Brand boosters rate the values and
character traits of a Mercedes higher than the quality of its steel
or its crashworthiness. For them, a brand is a matter of perceptions
and associations. As a result, ever since David Ogilvy, Bill
Bernbach and Leo Burnett took American advertising by storm in the
1960s, the irrational, ‘right brain’ factors of intuition, flair and
talent are very much part of the brand booster’s creative marketing
mix.
Here heart must beat head.
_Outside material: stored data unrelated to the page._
<file path="src/rtl/cei_mochila_pkg.sv">
// Shared types and helpers for the safe-CPU hart run sequencer.
package cei_mochila_pkg;

    typedef enum logic [2:0] {
        IDLE,
        RESET,
        BOOT,
        RUN,
        DONE
    } hart_seq_state_e;

    localparam logic [1:0] SAFE_CFG_TMR = 2'b00;
    localparam logic [1:0] SAFE_CFG_DMR = 2'b01;

    function automatic logic is_onehot3(input logic [2:0] v);
        return (v == 3'b001) || (v == 3'b010) || (v == 3'b100);
    endfunction

    // Reserved safe configurations fall back to full TMR; a malformed master selects hart 0.
    function automatic logic [2:0] active_mask(input logic       safe_mode,
                                               input logic [1:0] cfg,
                                               input logic [2:0] master);
        if (safe_mode) begin
            return (cfg == SAFE_CFG_DMR) ? 3'b011 : 3'b111;
        end
        return is_onehot3(master) ? master : 3'b001;
    endfunction

endpackage

</file>
<file path="src/rtl/cb_sleep_filter.sv">
// Saturating consecutive-cycle counter; done flags the cycle whose edge completes the run.
module cb_sleep_filter #(
    parameter int SLEEP_FILTER = 8
) (
    input  logic clk_i,
    input  logic rst_ni,
    input  logic clr,
    input  logic cond,
    output logic done
);

    localparam int CNT_W = $clog2(SLEEP_FILTER + 1);

    logic [CNT_W-1:0] cnt_q;

    always_ff @(posedge clk_i) begin
        if (!rst_ni) begin
            cnt_q <= '0;
        end else if (clr || !cond) begin
            cnt_q <= '0;
        end else if (cnt_q != CNT_W'(SLEEP_FILTER)) begin
            cnt_q <= cnt_q + CNT_W'(1);
        end
    end

    // Looks one edge ahead so the state register reaches DONE as the count reaches SLEEP_FILTER.
    assign done = cond && !clr && (cnt_q >= CNT_W'(SLEEP_FILTER - 1));

endmodule

</file>
<file path="src/rtl/cb_hart_sequencer.sv">
// Boots the selected harts from the control-register configuration and reports end-of-routine.
module cb_hart_sequencer
    import cei_mochila_pkg::*;
#(
    parameter int NHARTS          = 3,
    parameter int RST_HOLD_CYCLES = 4,
    parameter int SLEEP_FILTER    = 8
) (
    input  logic              clk_i,
    input  logic              rst_ni,
    input  logic              start_i,
    input  logic [31:0]       boot_addr_i,
    input  logic [2:0]        master_core_i,
    input  logic              safe_mode_i,
    input  logic [1:0]        safe_configuration_i,
    input  logic              critical_section_i,
    input  logic [NHARTS-1:0] sleep_i,
    input  logic [NHARTS-1:0] debug_mode_i,
    output logic [NHARTS-1:0] hart_rst_no,
    output logic [NHARTS-1:0] fetch_enable_o,
    output logic [31:0]       hart_boot_addr_o,
    output logic [NHARTS-1:0] active_mask_o,
    output logic              end_sw_o,
    output logic              busy_o,
    output logic              cfg_err_o
);

    localparam int HOLD_W = $clog2(RST_HOLD_CYCLES + 1);

    hart_seq_state_e   state_q, state_d;
    logic [HOLD_W-1:0] hold_q, hold_d;
    logic              start_q;
    logic [NHARTS-1:0] mask_q;
    logic [31:0]       boot_addr_q;
    logic              cfg_err_q;
    logic              launch;
    logic              do_launch;
    logic              asleep;
    logic              filter_done;
    logic [2:0]        mask_d;

    assign launch    = start_i && !start_q;
    assign do_launch = launch && ((state_q == IDLE) || (state_q == DONE));
    assign mask_d    = active_mask(safe_mode_i, safe_configuration_i, master_core_i);

    assign asleep = ((sleep_i & mask_q) == mask_q)
                 && ((debug_mode_i & mask_q) == '0)
                 && !critical_section_i;

    cb_sleep_filter #(
        .SLEEP_FILTER (SLEEP_FILTER)
    ) u_sleep_filter (
        .clk_i  (clk_i),
        .rst_ni (rst_ni),
        .clr    (state_q != RUN),
        .cond   (asleep),
        .done   (filter_done)
    );

    always_ff @(posedge clk_i) begin
        if (!rst_ni) begin
            state_q     <= IDLE;
            hold_q      <= '0;
            start_q     <= 1'b0;
            mask_q      <= '0;
            boot_addr_q <= '0;
            cfg_err_q   <= 1'b0;
        end else begin
            state_q <= state_d;
            hold_q  <= hold_d;
            start_q <= start_i;
            if (do_launch) begin
                mask_q      <= mask_d;
                boot_addr_q <= boot_addr_i;
                cfg_err_q   <= !safe_mode_i && !is_onehot3(master_core_i);
            end
        end
    end

    always_comb begin
        state_d = state_q;
        hold_d  = hold_q;
        unique case (state_q)
            IDLE: begin
                if (launch) begin
                    state_d = RESET;
                    hold_d  = HOLD_W'(RST_HOLD_CYCLES - 1);
                end
            end
            RESET: begin
                if (hold_q == '0) begin
                    state_d = BOOT;
                end else begin
                    hold_d = hold_q - HOLD_W'(1);
                end
            end
            BOOT: state_d = RUN;
            RUN: begin
                // A software abort wins over a completion landing on the same cycle.
                if (!start_i) begin
                    state_d = IDLE;
                end else if (filter_done) begin
                    state_d = DONE;
                end
            end
            DONE: begin
                if (launch) begin
                    state_d = RESET;
                    hold_d  = HOLD_W'(RST_HOLD_CYCLES - 1);
                end
            end
            default: state_d = IDLE;
        endcase
    end

    assign hart_rst_no      = (state_q inside {BOOT, RUN, DONE}) ? mask_q : '0;
    assign fetch_enable_o   = (state_q inside {RUN, DONE}) ? mask_q : '0;
    assign end_sw_o         = (state_q == DONE);
    assign busy_o           = (state_q inside {RESET, BOOT, RUN});
    assign hart_boot_addr_o = boot_addr_q;
    assign active_mask_o    = mask_q;
    assign cfg_err_o        = cfg_err_q;

endmodule

</file>
[src/rtl/hazard_ctrl_pkg.sv]
// hazard_ctrl_pkg: shared pipeline definitions for the five-stage core.
//   REG_W      - register-number width
//   NOP        - instruction encoding inserted by a flush
//   hz_state_t - hazard controller memory-wait FSM states
package hazard_ctrl_pkg;

    localparam int REG_W = 5;
    localparam logic [31:0] NOP = 32'd0;

    typedef enum logic {
        RUN  = 1'b0,
        WAIT = 1'b1
    } hz_state_t;

endpackage

[src/rtl/hazard_ctrl.sv]
// hazard_ctrl: stall/flush sequencing for PC, IF_ID, ID_EX and EX_MEM.
// Fixed priority: memory wait > load-use > delay-slot annul.
// Ports:
//   clk, reset                  clock, async active-high reset
//   id_rs1/id_rs2, id_use_rs*   sources read by the ID instruction
//   ex_rd, ex_load              destination / load flag of the EX instruction
//   id_annul_ds                 ID branch annuls its delay slot
//   mem_access, mem_ready       MEM stage data-memory handshake
//   pc_en                       PC/nPC load enable
//   ifid_*/idex_*/exmem_stall   pipeline register hold / flush controls
//   mem_abort                   one-cycle pulse when a wait times out
//   mem_err                     sticky timeout flag
//   stall_cnt                   saturating count of cycles with pc_en low
module hazard_ctrl
    import hazard_ctrl_pkg::*;
#(
    parameter int MEM_TIMEOUT = 16,
    parameter int CNT_W       = 16
) (
    input  logic             clk,
    input  logic             reset,
    input  logic [REG_W-1:0] id_rs1,
    input  logic [REG_W-1:0] id_rs2,
    input  logic             id_use_rs1,
    input  logic             id_use_rs2,
    input  logic [REG_W-1:0] ex_rd,
    input  logic             ex_load,
    input  logic             id_annul_ds,
    input  logic             mem_access,
    input  logic             mem_ready,
    output logic             pc_en,
    output logic             ifid_stall,
    output logic             ifid_flush,
    output logic             idex_stall,
    output logic             idex_flush,
    output logic             exmem_stall,
    output logic             mem_abort,
    output logic             mem_err,
    output logic [CNT_W-1:0] stall_cnt
);

    // wait_cnt never exceeds MEM_TIMEOUT-1
    localparam int WCW = (MEM_TIMEOUT > 2) ? $clog2(MEM_TIMEOUT) : 1;
    localparam logic [WCW-1:0] TMO_LAST = WCW'(MEM_TIMEOUT - 1);

    hz_state_t      state, state_nxt;
    logic [WCW-1:0] wait_cnt, wait_cnt_nxt;
    logic           lu, mw, tmo;

    // register 0 is hardwired, so it never creates a dependency
    assign lu = ex_load && (ex_rd != '0) &&
                ((id_use_rs1 && (id_rs1 == ex_rd)) ||
                 (id_use_rs2 && (id_rs2 == ex_rd)));

    // on the timeout cycle the stall is dropped so the pipeline advances
    assign tmo = (state == WAIT) && (wait_cnt == TMO_LAST);
    assign mw  = mem_access && !mem_ready && !tmo;

    // priority-resolved pipeline controls
    always_comb begin
        pc_en       = 1'b1;
        ifid_stall  = 1'b0;
        ifid_flush  = 1'b0;
        idex_stall  = 1'b0;
        idex_flush  = 1'b0;
        exmem_stall = 1'b0;
        if (mw) begin
            pc_en       = 1'b0;
            ifid_stall  = 1'b1;
            idex_stall  = 1'b1;
            exmem_stall = 1'b1;
        end else if (lu) begin
            pc_en      = 1'b0;
            ifid_stall = 1'b1;
            idex_flush = 1'b1;
        end else if (id_annul_ds) begin
            ifid_flush = 1'b1;
        end
    end

    // memory-wait FSM: next state and abort pulse
    always_comb begin
        state_nxt    = state;
        wait_cnt_nxt = wait_cnt;
        mem_abort    = 1'b0;
        case (state)
            RUN: begin
                wait_cnt_nxt = '0;
                if (mw) begin
                    state_nxt    = WAIT;
                    wait_cnt_nxt = WCW'(1);
                end
            end
            WAIT: begin
                if (mem_ready) begin
                    state_nxt    = RUN;
                    wait_cnt_nxt = '0;
                end else if (tmo) begin
                    state_nxt    = RUN;
                    wait_cnt_nxt = '0;
                    mem_abort    = 1'b1;
                end else begin
                    wait_cnt_nxt = wait_cnt + WCW'(1);
                end
            end
            default: begin
                state_nxt    = RUN;
                wait_cnt_nxt = '0;
            end
        endcase
    end

    always_ff @(posedge clk or posedge reset) begin
        if (reset) begin
            state    <= RUN;
            wait_cnt <= '0;
        end else begin
            state    <= state_nxt;
            wait_cnt <= wait_cnt_nxt;
        end
    end

    always_ff @(posedge clk or posedge reset) begin
        if (reset) begin
            mem_err <= 1'b0;
        end else if (mem_abort) begin
            mem_err <= 1'b1;
        end
    end

    always_ff @(posedge clk or posedge reset) begin
        if (reset) begin
            stall_cnt <= '0;
        end else if (!pc_en && (stall_cnt != '1)) begin
            stall_cnt <= stall_cnt + CNT_W'(1);
        end
    end

endmodule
Yet as
the management consultants McKinsey earnestly point out, ‘marketers
rely too much on intuition… the next level requires a more rigorous,
data-edged base to branding’.
So next, bizarrely, brand boosters
proceed to take the feeling that things go better with Coke,
that Coke is the real thing, and calculate its value… in dollars! As
Business Week insists, ‘While the concept of brand is
intangible, brand equity is far from it’.
In the professional practice of
branding, then, feelings are monetised. The social power
vested in a brand, through its appeal to consumers, is held directly
responsible for its economic power.
As the Cold War drew to a close,
efforts grew more feverish to measure the market performance
of brands. The year that gave brand boosters their ace was 1988.
Then, Philip Morris bought Kraft for $12.6bn, six times its paper
value, while Kohlberg Kravis Roberts & Co paid a record $25.4bn for
RJR Nabisco, a ‘house of brands’ (Oreo biscuits, Winston cigarettes,
etc). For the first time, it seemed incontrovertible that brands
ruled – if only because intangibles appeared to have a clear dollar
value.
Today, the crisis of the brand is
such that even J Walter Thompson’s top man in north-east Asia can
declare ‘There is no proof anywhere that branding works’.
Yet for a simple piece of graphics,
the brand seems to have all the force, and all the irrationality, of
myth – and not only with marketing professionals or stock
market slickers. Moreover it is not just the individualistic
American self of folklore that is infatuated with brands.
The European self, which some
might feel more given to collectivity and reciprocity, began to be
interested in brands well before the American one.
Today, only 29 of the world’s top
100 brands are European.
But as early as 1997, management
consultant Erich Joachimsthaler and David Aaker suggested that, in
brands, US firms ‘would do well to study their counterparts in
Europe'. Their reason: America had entered an Internet world.
Traditional mass media were a thing of the past. Thus European
firms, which, unlike their opposite numbers in the USA, had never
relied on cheap continent-wide TV commercials, would ‘point the way
for others to succeed in the new media age'.
Europe’s special expertise in
branding escapes the anti-capitalists.
Yet the historic origins of branded
corporations begin not with Mid-Western farmers in the 19th
century, but with fashionable Paris in the 18th. The
world’s luxury brands today reveal the historic contribution
of Europe in general, and pre- and post-revolutionary France in
particular, to the establishment of brands. Cartier, Dior, Johnny
Walker, Prada and others easily elbow aside American Express and
Kenzo fashion.
That American brand boosters should
uphold Europe as an example of what intangibles can do for the
prosaic world of products is entirely proper. For from its historic
luxury brands to all its big brands today, Europe shows that
brands are about ‘class’. European luxury brands were always a
mark of Europe’s traditions of quality craftsmanship.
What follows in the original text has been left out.